Cryptorchidism: Novel genetic insights into CCDC149 mutations.

Background: Cryptorchidism, characterized by the failure of one or both testes to descend into the scrotum, is a common congenital condition that can lead to infertility and increased risk of testicular cancer. CCDC149, a coiled-coil domain-containing protein, has been implicated in various developmental processes, but its role in the male reproductive system remains unexplored.

Objective: This study aims to investigate the role of CCDC149 mutations in the development of bilateral cryptorchidism and to elucidate the underlying molecular mechanisms.

Materials and methods: We conducted a whole-exome sequencing of an 8-year-old boy diagnosed with bilateral cryptorchidism, revealing a mutation in the CCDC149 gene. To further explore the functional implications of this mutation, we utilized CRISPR/Cas9 technology to generate Ccdc149 knockout mice. The phenotypic characteristics of these mice were assessed, focusing on testicular descent and sperm morphology. Additionally, single-cell RNA sequencing was performed to analyze the expression of genes associated with CCDC149, including anti-Müllerian hormone (AMH) and muscle-related factors.

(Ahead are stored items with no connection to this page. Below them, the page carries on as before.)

**src/rtl/rcrs_queue.sv**
```systemverilog
// Small first-in first-out queue between the front and the back end.
// Depends on nothing; payload width and depth come from the instantiating module.
module rcrs_queue #(
  parameter int W     = 64,
  parameter int DEPTH = 2
) (
  input  logic         clk,
  input  logic         rst_n,
  input  logic         push_valid,
  output logic         push_ready,
  input  logic [W-1:0] push_data,
  output logic         pop_valid,
  input  logic         pop_ready,
  output logic [W-1:0] pop_data
);

  localparam int PTR_W = $clog2(DEPTH);
  localparam int CNT_W = $clog2(DEPTH + 1);

  logic [W-1:0]     mem_r [DEPTH];
  logic [PTR_W-1:0] wr_ptr_r, rd_ptr_r;
  logic [CNT_W-1:0] count_r;
  logic             do_push, do_pop;

  assign push_ready = (count_r != CNT_W'(DEPTH));
  assign pop_valid  = (count_r != '0);
  assign pop_data   = mem_r[rd_ptr_r];
  assign do_push    = push_valid && push_ready;
  assign do_pop     = pop_valid && pop_ready;

  // Pointers and fill count.
  always_ff @(posedge clk) begin
    if (!rst_n) begin
      wr_ptr_r <= '0;
      rd_ptr_r <= '0;
      count_r  <= '0;
    end else begin
      if (do_push) begin
        wr_ptr_r <= (wr_ptr_r == PTR_W'(DEPTH - 1)) ? '0 : wr_ptr_r + PTR_W'(1);
      end
      if (do_pop) begin
        rd_ptr_r <= (rd_ptr_r == PTR_W'(DEPTH - 1)) ? '0 : rd_ptr_r + PTR_W'(1);
      end
      if (do_push && !do_pop) begin
        count_r <= count_r + CNT_W'(1);
      end else if (do_pop && !do_push) begin
        count_r <= count_r - CNT_W'(1);
      end
    end
  end

  // Storage.
  always_ff @(posedge clk) begin
    if (do_push) begin
      mem_r[wr_ptr_r] <= push_data;
    end
  end

endmodule

```
**config.mk**
```make
export PLATFORM = sky130hd
export DESIGN_NAME = rcrs_queue
export DESIGN_NICKNAME = d
export VERILOG_FILES = /design/src/rtl/rcrs_queue.sv
export SDC_FILE = /design/constraint.sdc
export NUM_CORES = 1
export LEC_CHECK = 0
export BUFFER_PORTS_ARGS = -buffer_cell sky130_fd_sc_hd__buf_2
export CELL_PAD_IN_SITES_DETAIL_PLACEMENT = 1
export CELL_PAD_IN_SITES_GLOBAL_PLACEMENT = 1
export CORE_ASPECT_RATIO = 0.75
export CORE_UTILIZATION = 30
export CTS_CLUSTER_DIAMETER = 150
export DETAILED_ROUTE_END_ITERATION = 8
export PLACE_DENSITY_LB_ADDON = 0.12
export SYNTH_ARGS = -nofsm -noshare
export SYNTH_HDL_FRONTEND = slang
export SYNTH_SLANG_ARGS = --single-unit
```
**constraint.sdc**
```tcl
create_clock -name clk -period 3 [get_ports clk]
set_clock_uncertainty 0.2 [all_clocks]
set_input_delay 0.6 -clock clk [delete_from_list [all_inputs] [get_ports clk]]
set_output_delay 0.6 -clock clk [all_outputs]
set_load 0.1 [all_outputs]
```
==> flow_summary.ini <==
[die]
design.core.area_sq_um = 15520
start_util_pct = 31.30
fp.dieW_um = 148.9
io_pins = 134
die_area_sq_um = 16710
num_rows = 39
die_h_um = 112.2

[detailed_routing]
wirelength_um = 9563
drt_pre_antenna_iters = 4
vias = 2565
ant_nets = 0
vias_per_cell = 4.333
drc = 0
wl_per_cell_um = 16.15
first_iter_violations = 86

[clock_network]
cts_buffers = 17
h-tree-depth = 4
clk_latency_ps = 410
cts.sinks = 133
cts.clk_slew.worst_paths_ps = 50
postCtsSetupBuffers = 0
holdBufCountCts = 0
clockBufferDepth = 2
cts_tree = done
cts_resized = 0
clk_root_buffer_cell = clkbuf_16

[sta]
period_minus_slack_ps = 2668
slew_viol_final = 0
slew_headroom_pct = 66.09
finalSetupTns_ps = 0
finalHoldViolations = 0
rsz0062_at_grt = false
worst_pin_slew_ps = 508.7
setup_viol = 0
fin_crit_sh_pct = 88.92
max_freq_mhz = 374.9

[critical_path]
crit_type = flop to output pin
arrival_ps = 1870
endpoint_kind = output pin
crit-reg2reg-launch = count_r[0]$_SDFFE_PN0P_
critPathMaxFanout = 35
crit_required_ps = 2200
worst_setup_path_start_kind = flop

[placed_design]
port_buffers = 133
dp_hpwl_um = 5951
gp_congestion = 0.6624

[yosys]
synth_area_leader_cell = edfxtp_1
yosys.cell_types.count = 20
seq_area_frac_synth_pct = 81.20
synth_top_area_share_pct = 79.13
synth_area_sq_um = 4857
synth_area_leaders = edfxtp_1 79%, mux2_2 15%, dfxtp_1 2.1%, buf_4 0.93%, and2_1 0.52%
synthCells = 223
syn_area_per_cell_sq_um = 21.78
yosysWarnings = 0
synth_seq_cells = 133
synth_nets = 292

[outcome]
status = finished, final reports clean

[layout]
final_cell_mix = 133 x buf_2, 128 x edfxtp_1, 64 x mux2_2
final_nets = 442
area_delta_synth_final_pct = 29.88
nFillCells = 1545
drive_above_1_share_pct = 60.10
final_common_cell = buf_2

[hold_path]
hold_path_class = input pin to flop
min-delay-start = push_data[2]

[run]
maxCapViolCount = 0

[global_route]
grt_usage_pct = 12.50
grt_max_degree = 65
grt_pass1_vias = 2879
grt_pass1_wl_um = 15020
antenna_found_initial = 1
overflow = 0
==> config.mk <==
export PLATFORM = sky130hd
export DESIGN_NAME = dcps_div
export DESIGN_NICKNAME = d
export VERILOG_FILES = /design/src/hdl/dcps_pkg.sv /design/src/hdl/dcps_div.sv
export SDC_FILE = /design/constraint.sdc
export NUM_CORES = 1
export LEC_CHECK = 0
export BUFFER_PORTS_ARGS = -buffer_cell sky130_fd_sc_hd__buf_2
export CORE_MARGIN = 2
export CORE_UTILIZATION = 53
export DETAILED_ROUTE_END_ITERATION = 10
export HOLD_SLACK_MARGIN = 0.15
export PLACE_DENSITY = 0.86
export SETUP_SLACK_MARGIN = 0.1
export SLEW_MARGIN = 20
export SYNTH_ARGS = -nofsm -noshare
export SYNTH_HDL_FRONTEND = slang
export SYNTH_SLANG_ARGS = --single-unit
==> constraint.sdc <==
create_clock -name clk -period 5.43 [get_ports clk]
set_input_delay 0.8145 -clock clk [delete_from_list [all_inputs] [get_ports clk]]
set_output_delay 0.8145 -clock clk [all_outputs]
set_load 0.01 [all_outputs]
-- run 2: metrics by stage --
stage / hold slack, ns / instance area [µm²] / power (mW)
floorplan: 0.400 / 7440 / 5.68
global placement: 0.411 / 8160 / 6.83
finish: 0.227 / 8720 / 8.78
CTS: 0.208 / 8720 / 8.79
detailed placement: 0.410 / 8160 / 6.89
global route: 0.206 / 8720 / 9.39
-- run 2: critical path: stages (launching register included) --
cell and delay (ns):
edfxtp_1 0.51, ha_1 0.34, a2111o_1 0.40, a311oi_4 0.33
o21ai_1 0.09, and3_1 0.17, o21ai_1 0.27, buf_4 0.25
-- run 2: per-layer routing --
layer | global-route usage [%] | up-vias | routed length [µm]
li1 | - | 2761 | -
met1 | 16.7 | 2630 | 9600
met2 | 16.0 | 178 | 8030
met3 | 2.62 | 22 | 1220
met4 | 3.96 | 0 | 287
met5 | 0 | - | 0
## src/hdl/icymd_pkg.sv

```systemverilog
`timescale 1ns / 1ps
package icymd_pkg;

	localparam int FieldMaxDefault = 255;

	localparam int TitleNameLen = 11;
	localparam int UrlNameLen   = 9;
	localparam int TitleValPos  = 12;
	localparam int UrlValPos    = 10;

	localparam logic [2:0] KIND_AUDIO     = 3'd0;
	localparam logic [2:0] KIND_LENGTH    = 3'd1;
	localparam logic [2:0] KIND_META      = 3'd2;
	localparam logic [2:0] KIND_TITLE     = 3'd3;
	localparam logic [2:0] KIND_URL       = 3'd4;
	localparam logic [2:0] KIND_TITLE_END = 3'd5;
	localparam logic [2:0] KIND_URL_END   = 3'd6;

	localparam logic [7:0] CHAR_SEMI  = 8'h3B;
	localparam logic [7:0] CHAR_QUOTE = 8'h27;

	typedef struct packed {
		logic [7:0] stream_byte;
		logic       stream_start;
	} stream_in_t;

	typedef struct packed {
		logic [2:0] byte_kind;
		logic [7:0] data_byte;
	} result_t;

	// Control from the stream sequencer to the field parser.
	typedef struct packed {
		logic fire;
		logic clear;
	} field_ctl_t;

	function automatic logic [7:0] title_char(input logic [3:0] idx);
		logic [7:0] c;
		case (idx)
			4'd0:    c = "S";
			4'd1:    c = "t";
			4'd2:    c = "r";
			4'd3:    c = "e";
			4'd4:    c = "a";
			4'd5:    c = "m";
			4'd6:    c = "T";
			4'd7:    c = "i";
			4'd8:    c = "t";
			4'd9:    c = "l";
			4'd10:   c = "e";
			default: c = 8'h00;
		endcase
		return c;
	endfunction

	function automatic logic [7:0] url_char(input logic [3:0] idx);
		logic [7:0] c;
		case (idx)
			4'd0:    c = "S";
			4'd1:    c = "t";
			4'd2:    c = "r";
			4'd3:    c = "e";
			4'd4:    c = "a";
			4'd5:    c = "m";
			4'd6:    c = "U";
			4'd7:    c = "r";
			4'd8:    c = "l";
			default: c = 8'h00;
		endcase
		return c;
	endfunction

endpackage

```

## src/hdl/icymd_field.sv

```systemverilog
`timescale 1ns / 1ps
module icymd_field #(
	parameter int FIELD_MAX = icymd_pkg::FieldMaxDefault
) (
	input  logic                   clk,
	input  logic                   arst_n,
	input  icymd_pkg::field_ctl_t  ctl,
	input  logic [7:0]             char_in,
	output logic [2:0]             kind
);
	import icymd_pkg::*;

	localparam int FW = $clog2(FIELD_MAX + 1);

	logic [FW-1:0] fp_q;
	logic          title_q;
	logic          url_q;

	logic [FW-1:0] fp_d;
	logic          title_d;
	logic          url_d;
	logic          title_n;
	logic          url_n;

	always_comb begin
		kind    = KIND_META;
		fp_d    = fp_q;
		title_d = title_q;
		url_d   = url_q;
		title_n = title_q;
		url_n   = url_q;
		if (char_in == CHAR_SEMI) begin
			if (title_q && fp_q > FW'(TitleValPos)) begin
				kind = KIND_TITLE_END;
			end else if (url_q && fp_q > FW'(UrlValPos)) begin
				kind = KIND_URL_END;
			end
			fp_d    = '0;
			title_d = 1'b1;
			url_d   = 1'b1;
		end else if (char_in == CHAR_QUOTE) begin
			kind = KIND_META;
		end else if (fp_q < FW'(FIELD_MAX)) begin
			if (fp_q < FW'(TitleNameLen) && char_in != title_char(fp_q[3:0])) begin
				title_n = 1'b0;
			end
			if (fp_q < FW'(UrlNameLen) && char_in != url_char(fp_q[3:0])) begin
				url_n = 1'b0;
			end
			if (title_n && fp_q >= FW'(TitleValPos)) begin
				kind = KIND_TITLE;
			end else if (url_n && fp_q >= FW'(UrlValPos)) begin
				kind = KIND_URL;
			end
			title_d = title_n;
			url_d   = url_n;
			fp_d    = fp_q + FW'(1);
		end
	end

	always_ff @(posedge clk or negedge arst_n) begin
		if (!arst_n) begin
			fp_q    <= '0;
			title_q <= 1'b1;
			url_q   <= 1'b1;
		end else if (ctl.clear) begin
			fp_q    <= '0;
			title_q <= 1'b1;
			url_q   <= 1'b1;
		end else if (ctl.fire) begin
			fp_q    <= fp_d;
			title_q <= title_d;
			url_q   <= url_d;
		end
	end

endmodule

```

## src/hdl/icy_metadata_demux_core.sv

```systemverilog
`timescale 1ns / 1ps
// Splits an ICY stream body into audio and in-band metadata, one byte per
// transaction, and gives one result per byte naming what the byte is: audio,
// the length byte, plain metadata, a StreamTitle or StreamUrl value character,
// or the end of such a value. meta_interval sets the audio run between
// metadata blocks; zero passes everything as audio. A byte is classified in
// the cycle it is accepted and its result is held in the output register, so
// the block takes one byte every clock cycle; in_ready drops only while a
// result sits in the output register and out_ready is low.
module icy_metadata_demux_core #(
	parameter int FIELD_MAX = icymd_pkg::FieldMaxDefault
) (
	input  logic                  clk,
	input  logic                  arst_n,
	input  logic                  cfg_valid,
	output logic                  cfg_ready,
	input  logic [15:0]           cfg_data,
	input  logic                  in_valid,
	output logic                  in_ready,
	input  icymd_pkg::stream_in_t in_data,
	output logic                  out_valid,
	input  logic                  out_ready,
	output icymd_pkg::result_t    out_data
);
	import icymd_pkg::*;

	localparam logic [1:0] PH_AUDIO = 2'd0;
	localparam logic [1:0] PH_LEN   = 2'd1;
	localparam logic [1:0] PH_META  = 2'd2;

	logic [15:0] meta_interval_q;
	logic [1:0]  phase_q;
	logic [15:0] audio_count_q;
	logic [11:0] meta_rem_q;
	logic        out_valid_q;
	result_t     out_q;

	logic        acc;
	logic [1:0]  phase_eff;
	logic [15:0] count_eff;
	logic [11:0] rem_eff;
	logic [11:0] rem_dec;
	logic [16:0] count_inc;
	logic [1:0]  phase_d;
	logic [15:0] count_d;
	logic [11:0] rem_d;
	logic [2:0]  kind;
	logic [2:0]  field_kind;
	field_ctl_t  fctl;

	assign cfg_ready = 1'b1;
	assign in_ready  = !out_valid_q || out_ready;
	assign acc       = in_valid && in_ready;
	assign out_valid = out_valid_q;
	assign out_data  = out_q;

	// A new connection restarts the stream before its first byte is handled.
	assign phase_eff = in_data.stream_start ? PH_AUDIO : phase_q;
	assign count_eff = in_data.stream_start ? '0 : audio_count_q;
	assign rem_eff   = in_data.stream_start ? '0 : meta_rem_q;
	assign rem_dec   = rem_eff - 12'd1;
	assign count_inc = {1'b0, count_eff} + 17'd1;

	always_comb begin
		kind       = KIND_AUDIO;
		phase_d    = PH_AUDIO;
		count_d    = count_eff;
		rem_d      = rem_eff;
		fctl.fire  = 1'b0;
		fctl.clear = acc && in_data.stream_start;
		case (phase_eff)
			PH_LEN: begin
				kind       = KIND_LENGTH;
				rem_d      = {in_data.stream_byte, 4'b0000};
				phase_d    = (in_data.stream_byte != 8'd0) ? PH_META : PH_AUDIO;
				fctl.clear = acc;
			end
			PH_META: begin
				kind      = field_kind;
				rem_d     = rem_dec;
				fctl.fire = acc;
				if (rem_dec == 12'd0) begin
					phase_d    = PH_AUDIO;
					fctl.clear = acc;
				end else begin
					phase_d = PH_META;
				end
			end
			default: begin
				kind = KIND_AUDIO;
				if (meta_interval_q != 16'd0) begin
					if (count_inc >= {1'b0, meta_interval_q}) begin
						count_d = '0;
						phase_d = PH_LEN;
					end else begin
						count_d = count_inc[15:0];
					end
				end
			end
		endcase
	end

	icymd_field #(
		.FIELD_MAX(FIELD_MAX)
	) u_field (
		.clk     (clk),
		.arst_n  (arst_n),
		.ctl     (fctl),
		.char_in (in_data.stream_byte),
		.kind    (field_kind)
	);

	always_ff @(posedge clk or negedge arst_n) begin
		if (!arst_n) begin
			meta_interval_q <= '0;
		end else if (cfg_valid && cfg_ready) begin
			meta_interval_q <= cfg_data;
		end
	end

	always_ff @(posedge clk or negedge arst_n) begin
		if (!arst_n) begin
			phase_q       <= PH_AUDIO;
			audio_count_q <= '0;
			meta_rem_q    <= '0;
			out_valid_q   <= 1'b0;
		end else begin
			if (acc) begin
				phase_q       <= phase_d;
				audio_count_q <= count_d;
				meta_rem_q    <= rem_d;
				out_valid_q   <= 1'b1;
			end else if (out_ready) begin
				out_valid_q <= 1'b0;
			end
		end
	end

	always_ff @(posedge clk) begin
		if (acc) begin
			out_q.byte_kind <= kind;
			out_q.data_byte <= in_data.stream_byte;
		end
	end

	// Inside a metadata block there is always at least one byte left to come.
	a_meta_nonempty: assert property (@(posedge clk) disable iff (!arst_n)
		phase_q == PH_META |-> meta_rem_q != 12'd0)
		else $error("metadata phase with no bytes remaining");

	// With extraction disabled, an audio byte never leads to a length byte.
	a_interval_off: assert property (@(posedge clk) disable iff (!arst_n)
		acc && meta_interval_q == 16'd0 && phase_q != PH_LEN && phase_q != PH_META
		|=> phase_q == PH_AUDIO)
		else $error("metadata phase entered with interval zero");

	// A field end is only ever reported on the separator character.
	a_end_on_semi: assert property (@(posedge clk) disable iff (!arst_n)
		out_valid_q && (out_q.byte_kind == KIND_TITLE_END || out_q.byte_kind == KIND_URL_END)
		|-> out_q.data_byte == CHAR_SEMI)
		else $error("field end reported on a non-separator byte");

endmodule
```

Results: The Ccdc149 knockout mice exhibited significant phenotypic traits consistent with cryptorchidism, including undescended testes and oligoasthenoteratozoospermia. Single-cell RNA sequencing analysis revealed altered expression patterns of AMH and several muscle-related genes, suggesting a potential regulatory interaction between CCDC149, AMH, and muscle development factors in the context of testicular descent.

Discussion: Our findings provide novel genetic insights into the role of CCDC149 mutations in cryptorchidism. The observed phenotypic characteristics in the knockout mice, along with the gene expression analysis, indicate that CCDC149 may be crucial for normal testicular descent through its interaction with AMH and muscle-related factors. These results highlight the importance of further research into the molecular mechanisms underlying cryptorchidism, which could lead to improved diagnostic and therapeutic strategies for affected individuals.